TASK GOAL
Copy out the entries that come next, exactly.

EXTRACTED DATA
===== config.mk =====
export PLATFORM = sky130hd
export DESIGN_NAME = twmsf_core
export DESIGN_NICKNAME = d
export VERILOG_FILES = /design/src/rtl/twmsf_pkg.sv /design/src/rtl/twmsf_line_sync.sv /design/src/rtl/twmsf_core.sv
export VERILOG_INCLUDE_DIRS = /design/src /design/src/rtl
export SDC_FILE = /design/constraint.sdc
export NUM_CORES = 1
export LEC_CHECK = 0
export ABC_CLOCK_PERIOD_IN_PS = 3900
export BUFFER_PORTS_ARGS = -buffer_cell sky130_fd_sc_hd__buf_2
export CORE_MARGIN = 2
export CORE_UTILIZATION = 65
export DETAILED_ROUTE_END_ITERATION = 12
export PLACE_DENSITY = 0.9
export SLEW_MARGIN = 20
export SYNTH_ARGS = -nofsm -noshare
export SYNTH_HDL_FRONTEND = slang
export SYNTH_SLANG_ARGS = --single-unit

===== constraint.sdc =====
create_clock -name core_clk_i -period 3.9 [get_ports core_clk_i]
set_input_delay 0.78 -clock core_clk_i [delete_from_list [all_inputs] [get_ports core_clk_i]]
set_output_delay 0.78 -clock core_clk_i [all_outputs]
set_load 0.005 [all_outputs]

TASK RESULT
===== config.mk =====
export PLATFORM = sky130hd
export DESIGN_NAME = twmsf_core
export DESIGN_NICKNAME = d
export VERILOG_FILES = /design/src/rtl/twmsf_pkg.sv /design/src/rtl/twmsf_line_sync.sv /design/src/rtl/twmsf_core.sv
export VERILOG_INCLUDE_DIRS = /design/src /design/src/rtl
export SDC_FILE = /design/constraint.sdc
export NUM_CORES = 1
export LEC_CHECK = 0
export ABC_CLOCK_PERIOD_IN_PS = 3900
export BUFFER_PORTS_ARGS = -buffer_cell sky130_fd_sc_hd__buf_2
export CORE_MARGIN = 2
export CORE_UTILIZATION = 65
export DETAILED_ROUTE_END_ITERATION = 12
export PLACE_DENSITY = 0.9
export SLEW_MARGIN = 20
export SYNTH_ARGS = -nofsm -noshare
export SYNTH_HDL_FRONTEND = slang
export SYNTH_SLANG_ARGS = --single-unit

===== constraint.sdc =====
create_clock -name core_clk_i -period 3.9 [get_ports core_clk_i]
set_input_delay 0.78 -clock core_clk_i [delete_from_list [all_inputs] [get_ports core_clk_i]]
set_output_delay 0.78 -clock core_clk_i [all_outputs]
set_load 0.005 [all_outputs]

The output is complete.